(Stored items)
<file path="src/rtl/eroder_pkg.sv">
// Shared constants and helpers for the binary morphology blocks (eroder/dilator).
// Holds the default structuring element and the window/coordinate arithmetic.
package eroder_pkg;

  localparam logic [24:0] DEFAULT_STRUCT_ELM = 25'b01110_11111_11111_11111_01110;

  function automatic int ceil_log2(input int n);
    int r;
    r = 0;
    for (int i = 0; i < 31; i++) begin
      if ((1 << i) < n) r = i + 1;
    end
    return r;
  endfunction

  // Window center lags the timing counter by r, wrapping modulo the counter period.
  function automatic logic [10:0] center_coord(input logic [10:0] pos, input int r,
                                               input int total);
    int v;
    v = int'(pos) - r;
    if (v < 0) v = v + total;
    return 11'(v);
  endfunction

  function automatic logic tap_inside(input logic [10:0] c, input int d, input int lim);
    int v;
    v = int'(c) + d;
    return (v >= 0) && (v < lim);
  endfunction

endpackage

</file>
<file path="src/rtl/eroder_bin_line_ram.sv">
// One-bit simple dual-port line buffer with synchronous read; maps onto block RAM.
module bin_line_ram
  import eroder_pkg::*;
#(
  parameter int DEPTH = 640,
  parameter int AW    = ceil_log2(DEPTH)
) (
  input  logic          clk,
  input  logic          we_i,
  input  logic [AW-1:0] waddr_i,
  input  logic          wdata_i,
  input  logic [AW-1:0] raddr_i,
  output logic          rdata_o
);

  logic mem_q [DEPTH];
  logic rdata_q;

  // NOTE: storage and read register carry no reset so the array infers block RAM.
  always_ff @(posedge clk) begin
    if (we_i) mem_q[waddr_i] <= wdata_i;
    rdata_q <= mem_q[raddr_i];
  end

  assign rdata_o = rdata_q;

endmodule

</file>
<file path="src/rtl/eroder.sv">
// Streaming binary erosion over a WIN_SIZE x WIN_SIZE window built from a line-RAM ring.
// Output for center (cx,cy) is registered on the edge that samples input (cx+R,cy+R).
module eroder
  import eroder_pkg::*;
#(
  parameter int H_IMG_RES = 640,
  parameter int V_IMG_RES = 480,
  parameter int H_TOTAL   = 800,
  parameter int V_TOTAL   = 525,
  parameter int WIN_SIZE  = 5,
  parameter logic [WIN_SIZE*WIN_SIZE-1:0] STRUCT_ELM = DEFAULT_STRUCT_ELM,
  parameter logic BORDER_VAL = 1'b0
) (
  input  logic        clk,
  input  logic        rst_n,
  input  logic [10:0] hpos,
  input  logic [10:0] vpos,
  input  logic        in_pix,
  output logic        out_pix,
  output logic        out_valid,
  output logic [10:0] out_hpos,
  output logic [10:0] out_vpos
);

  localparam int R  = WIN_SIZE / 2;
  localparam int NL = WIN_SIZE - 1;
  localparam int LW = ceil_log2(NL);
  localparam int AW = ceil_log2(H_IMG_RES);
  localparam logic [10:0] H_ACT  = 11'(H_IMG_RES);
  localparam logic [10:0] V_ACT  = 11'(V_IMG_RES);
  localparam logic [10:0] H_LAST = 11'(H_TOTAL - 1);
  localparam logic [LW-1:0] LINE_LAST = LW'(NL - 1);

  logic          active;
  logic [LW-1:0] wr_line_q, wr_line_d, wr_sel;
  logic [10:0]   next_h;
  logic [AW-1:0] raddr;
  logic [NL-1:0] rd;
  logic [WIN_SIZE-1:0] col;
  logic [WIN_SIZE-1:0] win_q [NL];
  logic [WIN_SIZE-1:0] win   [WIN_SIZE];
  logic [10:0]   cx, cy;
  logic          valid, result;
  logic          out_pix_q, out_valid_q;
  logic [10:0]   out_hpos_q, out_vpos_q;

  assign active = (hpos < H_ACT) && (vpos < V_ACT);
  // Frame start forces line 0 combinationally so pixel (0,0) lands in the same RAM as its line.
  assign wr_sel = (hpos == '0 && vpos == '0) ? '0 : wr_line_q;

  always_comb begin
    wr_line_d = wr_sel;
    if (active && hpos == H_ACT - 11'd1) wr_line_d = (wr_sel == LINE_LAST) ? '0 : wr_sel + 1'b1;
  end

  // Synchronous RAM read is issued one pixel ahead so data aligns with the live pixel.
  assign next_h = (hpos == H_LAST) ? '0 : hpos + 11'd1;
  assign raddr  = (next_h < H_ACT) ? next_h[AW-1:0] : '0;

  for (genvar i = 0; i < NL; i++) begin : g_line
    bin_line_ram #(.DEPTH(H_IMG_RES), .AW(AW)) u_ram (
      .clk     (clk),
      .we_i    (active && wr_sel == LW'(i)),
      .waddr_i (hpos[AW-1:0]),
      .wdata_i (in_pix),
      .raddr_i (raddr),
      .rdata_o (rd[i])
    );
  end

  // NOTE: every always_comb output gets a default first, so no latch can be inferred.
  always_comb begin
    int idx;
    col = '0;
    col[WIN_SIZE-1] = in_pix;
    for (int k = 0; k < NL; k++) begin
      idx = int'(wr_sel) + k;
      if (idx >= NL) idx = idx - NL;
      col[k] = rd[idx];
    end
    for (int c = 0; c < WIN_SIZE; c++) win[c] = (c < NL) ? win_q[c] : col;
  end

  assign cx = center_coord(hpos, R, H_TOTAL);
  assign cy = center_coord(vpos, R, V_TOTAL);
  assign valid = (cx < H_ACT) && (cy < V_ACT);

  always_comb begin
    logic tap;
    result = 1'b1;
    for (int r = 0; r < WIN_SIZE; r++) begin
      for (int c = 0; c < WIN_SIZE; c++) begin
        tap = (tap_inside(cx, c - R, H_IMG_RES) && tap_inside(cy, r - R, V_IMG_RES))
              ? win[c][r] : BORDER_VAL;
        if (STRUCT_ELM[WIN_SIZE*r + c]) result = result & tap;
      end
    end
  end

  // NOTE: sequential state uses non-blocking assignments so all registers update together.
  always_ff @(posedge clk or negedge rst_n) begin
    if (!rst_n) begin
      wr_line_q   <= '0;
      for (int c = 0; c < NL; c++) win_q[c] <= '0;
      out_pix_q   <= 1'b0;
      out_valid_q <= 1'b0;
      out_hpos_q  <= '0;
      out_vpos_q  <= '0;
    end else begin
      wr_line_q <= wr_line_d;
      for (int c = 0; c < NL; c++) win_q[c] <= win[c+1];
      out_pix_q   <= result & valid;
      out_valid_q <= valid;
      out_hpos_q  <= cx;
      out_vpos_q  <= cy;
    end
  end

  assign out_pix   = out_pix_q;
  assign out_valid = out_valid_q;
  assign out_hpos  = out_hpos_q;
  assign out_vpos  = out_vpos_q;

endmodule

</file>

PROMPT. Where does the word "active" appear in the records above? Return every line that holds it.

SOLUTION FOR THIS EXERCISE.
  logic          active;
  assign active = (hpos < H_ACT) && (vpos < V_ACT);
    if (active && hpos == H_ACT - 11'd1) wr_line_d = (wr_sel == LINE_LAST) ? '0 : wr_sel + 1'b1;
      .we_i    (active && wr_sel == LW'(i)),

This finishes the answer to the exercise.